The Trident Seafood Corp. facility is seen at Akutan. Photo courtesy of Trident Seafoods

Trident Seafoods, a corporate giant among North American seafood processors, is looking for potential buyers for four of its shoreside plants in Alaska as part of a restructuring plan announced on Tuesday from its headquarters in Seattle. 

Such bold action is necessary to deliver fair value to fleet, communities and all stakeholders into the future, said Joe Bundrant, CEO of the company built by his father, Chuck Bundrant, starting more than 50 years ago with a single fishing vessel. 

Bundrant said he remains confident overall of the Alaska seafood industry and Trident’s role in it. He acknowledged these significant changes and said the company is focused on treating its impacted employees and communities with the respect and compassion they deserve.  

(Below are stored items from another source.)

Source: an optimization exercise on an open RTL-to-GDS flow (aim: small area and a short achievable clock period). Production flows keep margins and buffers that such runs may drop.
Only simulation tests tie the RTL to the original design; equivalence was not proved.
No activity file was given, so power comes from the tool's default toggle rates.

// tlb
module tlb(
    input wire clk,
    input wire [18:0] s0_vppn,
    input wire        s0_va_bit12,
    input wire [ 9:0] s0_asid,
    output wire        s0_found,
    output wire [ 3:0] s0_index,
    output wire [19:0] s0_ppn,
    output wire [ 5:0] s0_ps,
    output wire [ 1:0] s0_plv,
    output wire [ 1:0] s0_mat,
    output wire        s0_d   ,
    output wire        s0_v   ,
    input wire [18:0] s1_vppn,
    input wire        s1_va_bit12,
    input wire [ 9:0] s1_asid,
    output wire        s1_found,
    output wire [ 3:0] s1_index,
    output wire [19:0] s1_ppn,
    output wire [ 5:0] s1_ps,
    output wire [ 1:0] s1_plv,
    output wire [ 1:0] s1_mat,
    output wire        s1_d   ,
    output wire        s1_v   ,
    input wire         invtlb_valid,
    input wire  [ 4:0] invtlb_op,
    input wire        we,
    input wire        w_e,
    input wire [18:0] w_vppn,
    input wire [ 9:0] w_asid,
    input wire        w_g,
    input wire [ 5:0] w_ps,
    input wire [ 3:0] w_index,
    input wire [19:0] w_ppn0,
    input wire [ 1:0] w_plv0,
    input wire [ 1:0] w_mat0,
    input wire        w_d0   ,
    input wire        w_v0   ,
    input wire [19:0] w_ppn1,
    input wire [ 1:0] w_plv1,
    input wire [ 1:0] w_mat1,
    input wire        w_d1   ,
    input wire        w_v1   ,
    input wire [ 3:0] r_index,
    output wire        r_e,
    output wire [18:0] r_vppn,
    output wire [ 9:0] r_asid,
    output wire        r_g,
    output wire [ 5:0] r_ps,
    output wire [19:0] r_ppn0,
    output wire [ 1:0] r_plv0,
    output wire [ 1:0] r_mat0,
    output wire        r_d0   ,
    output wire        r_v0   ,
    output wire [19:0] r_ppn1,
    output wire [ 1:0] r_plv1,
    output wire [ 1:0] r_mat1,
    output wire        r_d1   ,
    output wire        r_v1
    );
For scale: ~5300 cells after synthesis, roughly 1300 flip-flops, roughly 69000 um^2 of cells after synthesis.
clock: 10.0 ns
lec_check: 0
cap_margin: 20
core_margin: 2
core_utilization: 45
cts_buf_list: sky130_fd_sc_hd__clkbuf_8
cts_cluster_diameter: 50
cts_cluster_size: 12
setup_slack_margin: 3.5
slew_margin: 20
synth_hierarchical: 1
standard.sh (not shown) runs the stock make flow with config.mk's settings and CLKGATE_MAP_FILE= SYNTH_SCRIPT=/design/flow/synth_recipe.tcl, a recipe that flattens the netlist after the stock synthesis.
==> flow/flow/run.sh <==
#!/bin/bash
# Standard ORFS layout, except that the port buffers are buf_2 cells instead of
# the default pick (a clock delay cell), which adds about 0.5 ns to every port path.
set -euo pipefail
export BUFFER_PORTS_ARGS="-buffer_cell sky130_fd_sc_hd__buf_2"
bash standard.sh > standard.log 2>&1
The starting point went through all stages and came out clean.
Change:
==> flow/flow/run.sh (replaced) <==
#!/bin/bash
# Standard ORFS layout, except that the port buffers are buf_4 cells instead of
# the default pick (a clock delay cell), which adds about 0.5 ns to every port path.
set -euo pipefail
export BUFFER_PORTS_ARGS="-buffer_cell sky130_fd_sc_hd__buf_4"
bash standard.sh > standard.log 2>&1
Settings changed: CORE_UTILIZATION 45 to 35.
Non-clock buffer count came out lower by 26.
Final area came out higher by 0.53%.
Final cell count came out higher by 6.4%.

========
Another version of the RTL of tlb (not shown whole).
For scale: roughly 5400 cells after synthesis, about 1300 flip-flops, roughly 330 I/O pins.
export LEC_CHECK = 0
export CAP_MARGIN = 20
export CORE_MARGIN = 2
export CORE_UTILIZATION = 35
export CTS_BUF_LIST = sky130_fd_sc_hd__clkbuf_8
export CTS_CLUSTER_DIAMETER = 50
export CTS_CLUSTER_SIZE = 12
export SETUP_SLACK_MARGIN = 3.5
export SLEW_MARGIN = 20
export SYNTH_HIERARCHICAL = 1
create_clock -name core_clock -period 10.0 [get_ports {clk}]
==> flow/flow/run.sh <==
#!/bin/bash
# Standard ORFS layout, except that the port buffers are buf_2 cells instead of
# the default pick (a clock delay cell), which adds about 0.5 ns to every port path.
set -euo pipefail
export BUFFER_PORTS_ARGS="-buffer_cell sky130_fd_sc_hd__buf_2"
bash standard.sh > standard.log 2>&1
The starting point ran to the end with no violations.
==> next run, changes <==
- CORE_UTILIZATION: 35 -> 45
- The changed run finished clean
- global-route usage increases by 7.9 points
- fmax decreases by 1.4%
- wire length decreases by about 4%
- non-clock buffer count decreases by 11
- power decreases by 1.5%
- setup slack gets worse by 92 ps
- critical path depth increases by 4

========
## xenon
tlb with an RTL version that a note above also has.
Size in the first run: about 5300 cells after synthesis, about 1300 flip-flops, about 330 I/O pins, about 69000 um2 of cells after synthesis.
==> flow/config.mk <==
export PLATFORM = sky130hd
export DESIGN_NAME = tlb
export DESIGN_NICKNAME = tlb
export VERILOG_FILES = /design/flow/design.v
export SDC_FILE = /design/flow/constraint.sdc
export NUM_CORES = 4
export LEC_CHECK = 0
export CAP_MARGIN = 20
export CORE_MARGIN = 2
export CORE_UTILIZATION = 35
export CTS_BUF_LIST = sky130_fd_sc_hd__clkbuf_8
export CTS_CLUSTER_DIAMETER = 50
export CTS_CLUSTER_SIZE = 12
export SETUP_SLACK_MARGIN = 3.5
export SLEW_MARGIN = 20
export SYNTH_HIERARCHICAL = 1
==> flow/constraint.sdc <==
create_clock -name core_clock -period 10.0 [get_ports {clk}]
set_input_delay 2.0000 -clock core_clock [delete_from_list [all_inputs] [get_ports {clk}]]
set_output_delay 2.0000 -clock core_clock [all_outputs]
set_load 0.01 [all_outputs]
Scripts as last shown in full above: flow/flow/run.sh
#### Input delta (ember over xenon)
- SLEW_MARGIN changed from 20 to 10
- CAP_MARGIN changed from 20 to 10
--- outcome ---
Compared with xenon, in ember switching power total shows an increase of about 1.3%; non-clock buffer count +26. Between ember and xenon, the difference in routed length per placed instance is negligible. ember -> xenon: global routing usage summed across all routing layers flat. For ember, the destination of the critical timing path was r_mat1[1], unlike xenon, where it was s0_ppn[3]. Against xenon, worst setup margin in ember came out worse.

## separate check: timing with driven ports
In the flow no input, the clock included, has a driving cell. The finished layouts below were timed again as built, in two steps.
Step 1 sets driving cells, clkbuf_16 on the clock port and buf_2 on the other inputs (assumed; they add their load-dependent delay and slew).
Step 2 moves the port delays by t, midway between the first and last clock arrival at a register: inputs arrive t later, outputs are due t later. That takes back most of the time a late clock gives input paths.
Three values: ideal ports, drivers, drivers and shift; two values: the first two.
run	shift t [ns]	setup WS [ns]	slew at the worst register clock pin (ns)	worst data-port slew with drivers (ns)
the first run of note 1	1.004	3.384 / 3.328 / 3.328	0.09 / 0.09	0.19
the second run of note 1	1.016	3.414 / 3.331 / 3.331	0.10 / 0.10	0.22
the first run of note 2	1.038	3.359 / 3.309 / 3.309	0.09 / 0.09	0.22
the second run of note 2	0.974	3.267 / 3.230 / 3.230	0.09 / 0.09	0.16
xenon	1.079	3.384 / 3.305 / 3.305	0.10 / 0.10	0.19
ember	1.034	3.352 / 3.291 / 3.291	0.09 / 0.09	0.19
After both steps every run listed still meets setup and hold. For the second run of note 1, which loses most, drivers alone change the setup slack by -0.083 ns; drivers and shift together by -0.083 ns.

“Embracing these changes and operating a more streamlined company will allow us to reinvest in the communities, people, processes, and assets that enable us to continue our mission of responsibly sharing wild Alaska seafood with the world,” he said.  

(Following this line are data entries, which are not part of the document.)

Context: an optimization exercise on an open-source flow, tuned for small area, a short achievable clock period and few clock cycles. The choices shown serve that exercise and are no tape-out recipe.
Where RTL was checked, it was by simulation tests only, not by an equivalence proof against the original.
For runs 6 and 7, only the layout was checked, not whether the RTL still works.
Power is estimated from default activity; no workload was simulated.

--- config.mk ---
export PLATFORM = sky130hd
export DESIGN_NAME = demosaic
export DESIGN_NICKNAME = demosaic
export VERILOG_FILES = /design/flow/design.v
export SDC_FILE = /design/flow/constraint.sdc
export NUM_CORES = 4
export LEC_CHECK = 0
export CAP_MARGIN = 20
export CORE_MARGIN = 2
export CORE_UTILIZATION = 40
export CTS_BUF_LIST = sky130_fd_sc_hd__clkbuf_4 sky130_fd_sc_hd__clkbuf_8
export PLACE_DENSITY = 0.6
export SETUP_SLACK_MARGIN = 3.1
export SLEW_MARGIN = 20
export TNS_END_PERCENT = 10
--- flow/run.sh ---
#!/bin/bash
# The standard layout (the standard.sh, unchanged synthesis), except that
# the port buffers that global placement inserts on every input and output
# are sky130_fd_sc_hd__buf_1 rather than the default cell.
set -euo pipefail
export BUFFER_PORTS_ARGS="-buffer_cell sky130_fd_sc_hd__buf_1"
bash standard.sh finish > make_finish.log 2>&1
--- design.v ---
module demosaic(clk, reset, in_en, data_in, wr_r, addr_r, wdata_r, rdata_r, wr_g, addr_g, wdata_g, rdata_g, wr_b, addr_b, wdata_b, rdata_b, done);
input clk;
input reset;
input in_en;
input [7:0] data_in;
output reg wr_r;
output [13:0] addr_r;
output reg [7:0] wdata_r;
input [7:0] rdata_r;
output reg wr_g;
output reg [13:0] addr_g;
output [7:0] wdata_g;
input [7:0] rdata_g;
output reg wr_b;
output [13:0] addr_b;
output reg [7:0] wdata_b;
input [7:0] rdata_b;
output reg done;
reg        fill;
reg [6:0]  r;             
reg [7:0]  q;             
reg [3:0]  ph;            
reg        first;         
reg        second;        
reg [7:0]  rg, rx;        
reg [7:0]  xb;            
reg [9:0]  p;             
reg [8:0]  ya;            
reg [7:0]  half;          
reg [9:0]  d;             
reg [7:0]  xn;            
reg [7:0]  hv;            
reg [13:0] addr_rb;
assign wdata_g = p[9:2];
assign addr_r = addr_rb;
assign addr_b = addr_rb;
wire       odd  = r[0];
wire [7:0] rv   = rx;
wire [7:0] rh   = rx;
wire [6:0] rm1 = r - 7'd1;
wire [6:0] rp1 = r + 7'd1;
wire [6:0] qc  = q[6:0];
wire [6:0] qm4 = qc - 7'd4;
wire [6:0] qm1 = qc - 7'd1;
wire [6:0] qp1 = qc + 7'd1;
wire [6:0] qp2 = qc + 7'd2;
wire       last = q[7] & (q[6:1] == 6'd1);
wire       endc = ph[2] & last & (r == 7'd127);
wire [9:0] g_sum = p + {2'b0, rg};
wire [9:0] v_sum = {1'b0, ya} + {2'b0, rv};
wire [9:0] d_sum = d + {2'b0, rv};
wire [8:0] h_sum = {1'b0, xn} + {1'b0, rh};
wire       s_in = !fill;
wire       s_d  = fill & ph[2];
wire       s_hr = fill & !ph[2] & odd;    
wire       s_hb = fill & !ph[2] & !odd;   
wire [7:0] nd_r = ({8{s_in}} & data_in) | ({8{s_hr}} & half) | ({8{s_hb}} & hv);
wire [7:0] nd_b = ({8{s_in}} & data_in) | ({8{s_hb}} & half) | ({8{s_hr}} & hv);
always @(posedge clk) begin
    rg <= rdata_g;
    rx <= (odd ^ ph[3]) ? rdata_r : rdata_b;
    wdata_r <= nd_r | ({8{s_d}} & d_sum[9:2]);
    wdata_b <= nd_b | ({8{s_d}} & d_sum[9:2]);
end
always @(posedge clk) begin
    if (reset) begin
        fill <= 1'b0;
        r <= 7'd0;
        q <= 8'd0;
        ph <= 4'd0;
        first <= 1'b1;
        second <= 1'b0;
        done <= 1'b0;
        wr_r <= 1'b0;
        wr_g <= 1'b0;
        wr_b <= 1'b0;
        addr_g <= 14'd0;
        addr_rb <= 14'd0;
    end else if (!fill) begin
        addr_g <= {r, qc};
        addr_rb <= {r, qc};
        p <= {data_in, 2'b00};
        wr_g <= in_en & (r[0] == qc[0]);
        wr_r <= in_en & !r[0] & qc[0];
        wr_b <= in_en & r[0] & !qc[0];
        if (in_en) begin
            q[6:0] <= qp1;
            if (qc == 7'd127) begin
                r <= rp1;
                if (r == 7'd127) begin
                    fill <= 1'b1;
                    ph <= 4'b1000;
                end
            end
        end
    end else begin
        ph <= {ph[2:0], ph[3]};
        wr_r <= 1'b0;
        wr_g <= 1'b0;
        wr_b <= 1'b0;
        if (ph[3]) addr_g <= first ? {r, qc} : {rm1, qm1};
        if (ph[0]) addr_g <= {rp1, qm1};
        if (ph[1]) begin
            addr_g <= {r, qp2};
            if (first) xb <= rg; else p <= g_sum;
        end
        if (ph[2]) begin
            addr_g <= {r, qm1};
            wr_g <= !first;
            p <= g_sum;
        end
        if (ph[3]) begin
            p <= {2'b0, xb} + {2'b0, rg};
            xb <= rg;
        end
        if (ph[3]) addr_rb <= {rm1, qc};
        if (ph[0]) begin
            addr_rb <= {rp1, qc};
            xn <= rh;
            hv <= h_sum[8:1];
        end
        if (ph[1]) begin
            addr_rb <= {r, qm4};
            wr_r <= !first & !second;
            wr_b <= !first & !second;
            d <= v_sum;
            half <= ya[8:1];
            ya <= {1'b0, rv};
        end
        if (ph[2]) begin
            addr_rb <= {r, qm1};
            wr_r <= !first & odd;
            wr_b <= !first & !odd;
            ya <= v_sum[8:0];
            q <= last ? {7'd0, rp1[0]} : q + 8'd2;
            if (last) r <= rp1;
            first <= last;
            second <= first;
        end
        if (done || endc) begin
            wr_r <= 1'b0; wr_g <= 1'b0; wr_b <= 1'b0;
        end
        if (endc) done <= 1'b1;
    end
end
endmodule
--- standard.sh ---
#!/bin/bash
# synth_recipe.tcl (not shown) runs the flow's synth.tcl, then flattens the netlist and writes it again
# the make line also repeats each setting of config.mk as NAME=value (left out here)
make -C /OpenROAD-flow-scripts/flow DESIGN_CONFIG=/design/flow/config.mk WORK_HOME=/design/flow/orfs CLKGATE_MAP_FILE= SYNTH_SCRIPT=/design/flow/synth_recipe.tcl "${@:-finish}"
--- constraint.sdc ---
create_clock -name core_clock -period 5.0 [get_ports {clk}]
set_input_delay 1.0000 -clock core_clock [delete_from_list [all_inputs] [get_ports {clk}]]
set_output_delay 1.0000 -clock core_clock [all_outputs]
set_load 0.01 [all_outputs]
==> results.yml, run 1 <==
status:
  outcome: "no timing/DRC/antenna violations"
worst_setup_path:
  worst_ep_arrival_time_ns: 2.22
  critPathSlowestCell: "nor2_1"
  crit_path_cell_trace: "clkbuf_2, inv_1, nand2_1, nor2_1"
  worstPathMaxFanout: 11
  cpPeakStageDelay_ns: 0.60
  endpoint_kind: "flip-flop"
  required_ns: 5.10
  startpoint_type: "input port"
  worstSetupPathType: "input port to flip-flop"
floorplanning:
  die_y_um: 148
  core-area_um2: 20300
  die-width_um: 148
  num_io_pins: 105
  start_util_pct: 40.9
  fp-row-count: 52
  die_area_um2: 21900
logic_synthesis:
  avgSynthCellArea_um2: 10.0
  synth-simple-area-share_pct: 14.2
  ys_async_sr_fraction_pct: 0
  synth_compound_area_share_pct: 18.8
  synth_xor_area_share_pct: 5.07
  synth_common_cells: "dfxtp_1 (86), nor2_1 (78), edfxtp_1 (61)"
  syn-num-nets: 918
  synth-seq-area-share_pct: 42.8
  synthMuxAreaShare_pct: 4.96
  yosys-top-cells-area: "edfxtp_1 (22%), dfxtp_1 (21%), ha_1 (7.5%)"
  syn-cell-area_um2: 8300
  synth_seq_cells: 147
  netlist_instances: 829
  yosysTopAreaCell: "edfxtp_1"
  synth_top_area_share_pct: 22.1
  synth_fa_ha_area_share_pct: 8.50
  synth-edff-count: 61
  synthFlopType: "dfxtp_1"
  synth_top_family_by_area: "compound AO/OA/AOI/OAI gates"
  ys_types: 79
  yosysWarnings: 1
  yosysMostFrequentCell: "dfxtp_1"
clock_tree:
  clk_path_buf_depth: 2
  numCtsBuffers: 17
  cts_root_buf: "clkbuf_8"
  cts_hold_buf: 0
  htreeDepth: 4
  clkLatencyLatePin_ns: 0.47
  clkTransAtPathRegs_ns: 0.08
  cts_tree: "yes"
  cts_sinks: 147
sta:
  drv_slew: 0
  min_period_ns: 2.13
  tightest_slew_ns: 0.960
  max_freq_mhz: 470
  fin_skew_ns: 0.0124
  slew_headroom_pct: 35.4
  post-route-period-util_pct: 42.5
  setup-tns-final_ns: 0
  final-hold-violation-count: 0
  setup_violations: 0
  rsz0062_at_grt: "true"
pwr:
  cell_internal_pwr_uw: 1990
  power_density_nw_per_um2: 267
  clkPwrFrac_pct: 41.2
  swShare_pct: 24.7
  worst_ir_drop_vdd_mv: 0.162
  pwr-share-seq_pct: 48.9
  p_leak_uw: 0.00349
  pwr-share-comb_pct: 9.8
  p_sw_uw: 651
final_layout:
  fill_cells: 1946
  nets: 1012
  drive_above_1_share_pct: 21.7
  finalInstanceArea_um2: 9870
  final_cells: 1206
  antenna_cells: 0
  syn2layout_area_growth_pct: 18.9
place:
  portBuffers: 104
  placed_area_um2: 8720
  hpwl_mm: 14.4
  gp_congestion: 0.843
  placed_cells: 1141
routing:
  avgViaCountPerCell: 5.50
  wl_per_cell_um: 17.8
  drtAntennaViolNets: 0
  drt-initial-drc-count: 482
  first_pass_iters: 5
  drc: 0
  detail_route.wirelength_mm: 21.4
  routed-via-count: 6636
global_routing:
  grt_pass1_wl_mm: 33.2
  antenna_found_initial: 0
  globalRouteOverflowTotal: 0
  grtUsageTotal_pct: 19.5
  grt_pass1_vias: 6327
  grt_max_degree: 50
run:
  cap_viol_max_count: 0
hold_path:
  hold_class: "flip-flop to flip-flop"
-- power groups by stage --
stage	sequential (µW)	clock [µW]	combinational (µW)
2_1_floorplan	1320	0	158
3_3_place_gp	1320	0	210
3_5_place_dp	1320	0	212
4_1_cts	1290	1110	235
5_1_grt	1290	1160	286
6_report	1290	1090	259
-- placed cells by master, fill, tap and decap left out, types with 9 or more instances in the layout --
master and instances:
buf_1 103, nor2_1 75, dfxtp_1 67, edfxtp_1 61
nand2_1 55, a21oi_1 39, ha_1 36, buf_4 33
xnor2_1 28, o21ai_0 25, mux2i_1 21, xor2_1 19
a211oi_2 18, clkbuf_8 17, nand3_1 16, mux2_2 16
inv_1 15, o21ai_1 14, o211ai_1 13, nor3_1 12
dfxtp_2 12, a31oi_1 10, o221ai_1 10, a21o_1 10
ha_4 10, o21bai_1 9, a211oi_1 9
-- cell type report --
class	instances	area (µm²)	area share, %
multi-input cells	599	4710	47.7
repair buffers	139	692	7.01
well taps	270	338	3.42
clock buffers	17	234	2.37
flip-flops and latches	147	3590	36.4
inverters	19	73.8	0.748
clock inverters	15	226	2.29
-- sequential cells by signal (all words and copies together) (netlist names), 9 cells and up --
| name | cells |
|---|---|
| addr_g | 14 |
| addr_rb | 14 |
| d | 10 |
| p | 10 |
| ya | 9 |
-- repair_timing --
item                                    4_1_cts  5_1_grt
endpoints found under the setup margin      185      180
setup buffers                                13       17
gates resized for setup                      59       49
cloned                                        3        0
pin swaps                                    16       28
-- critical path, delay by kind of cell --
family,cells,cell delay [ns]
simple gates,2,0.78
buf+inv,2,0.44
-- per-layer routing --
| metal | vias to the layer above | wire length (µm) | GRT usage (%) |
|---|---|---|---|
| met5 | - | 0 | 0 |
| met4 | 0 | 337 | 6.05 |
| met3 | 24 | 971 | 3.61 |
| met2 | 170 | 10200 | 31.6 |
| met1 | 3199 | 9920 | 26.4 |
| li1 | 3243 | - | - |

The restructuring plan calls for finding buyers for its diverse operations in Kodiak, while operating a significantly scaled-back winter season.   

“We are competing against producers in other countries that do not share our commitment to or investments in environmental sustainability, social responsibility, and product quality,” said Bundrant. “Many of our foreign competitors operate with minimal regulatory costs and oversight, inexpensive infrastructure, and exploitive labor practices.” 


The Kodiak plants operate nearly year-round and support multiple species, primarily pollock, salmon, Pacific cod and crab.  

“Our Kodiak operations are integral to the Gulf of Alaska fisheries,” said Jeff Welbourn, senior vice president of Alaska operations at Trident Seafoods. “They are highly efficient, multispecies plants, and we are working diligently to find a new owner to support the fleet and the Kodiak community.” 

The company confirmed that its leadership team was in Kodiak on Tuesday to meet with employees, fishermen and officials there. Trident, a major contributor to the Kodiak economy, also has facilities in Cordova, Akutan, Anchorage, Chignik, Dutch Harbor, False Pass, Ketchikan, North Naknek Petersburg, Sand Point, St. Paul and Wrangell. 

Veteran seafood economist Gunnar Knapp, a professor emeritus of economics at the University of Alaska Anchorage Institute of Social and Economic Research, said all Alaska seafood companies are currently facing the same competition from global markets, with declining demand, areas of the world in recession, the impact of the COVID-19 pandemic, declining oil prices and more.   

“Seafood producers sell all over the world,” Knapp said. “Things are not normal for a lot of companies and this is consistent with everything we have been hearing. Times are tough. All Alaska resource industries, including oil and natural gas, are dependent on world markets that go up and down. Trident is saying this is what we have to do to deal with this situation.”   

Trident also announced on Tuesday that its regional salmon strategy would refocus operations in Southeast Alaska and Area M. The company will be seeking buyers for its seasonal plants in Ketchikan, 

Petersburg and False Pass, facilities that Welbourn said are well-maintained that align better with other operators’ strategies. Trident is optimistic that the combination of new ownership and its continued service to the fleet through Trident’s other locations will mean little to no disruption for regional salmon fleets, he said. 

Trident also plans to round out its Alaska operations strategy by retiring or seeking buyers for other assets, including the historic South Naknek Diamond NN cannery facility and support facilities in Chignik. The company is also assessing its overall company-owned vessel strategy. 

At Seattle headquarters, a 10% workforce reduction is planned. 

Meanwhile construction is likely to resume on a new state-of-the-art processing facility at Dutch Harbor, to replace an aging plant in Akutan, once other restructuring activities are completed, the company said.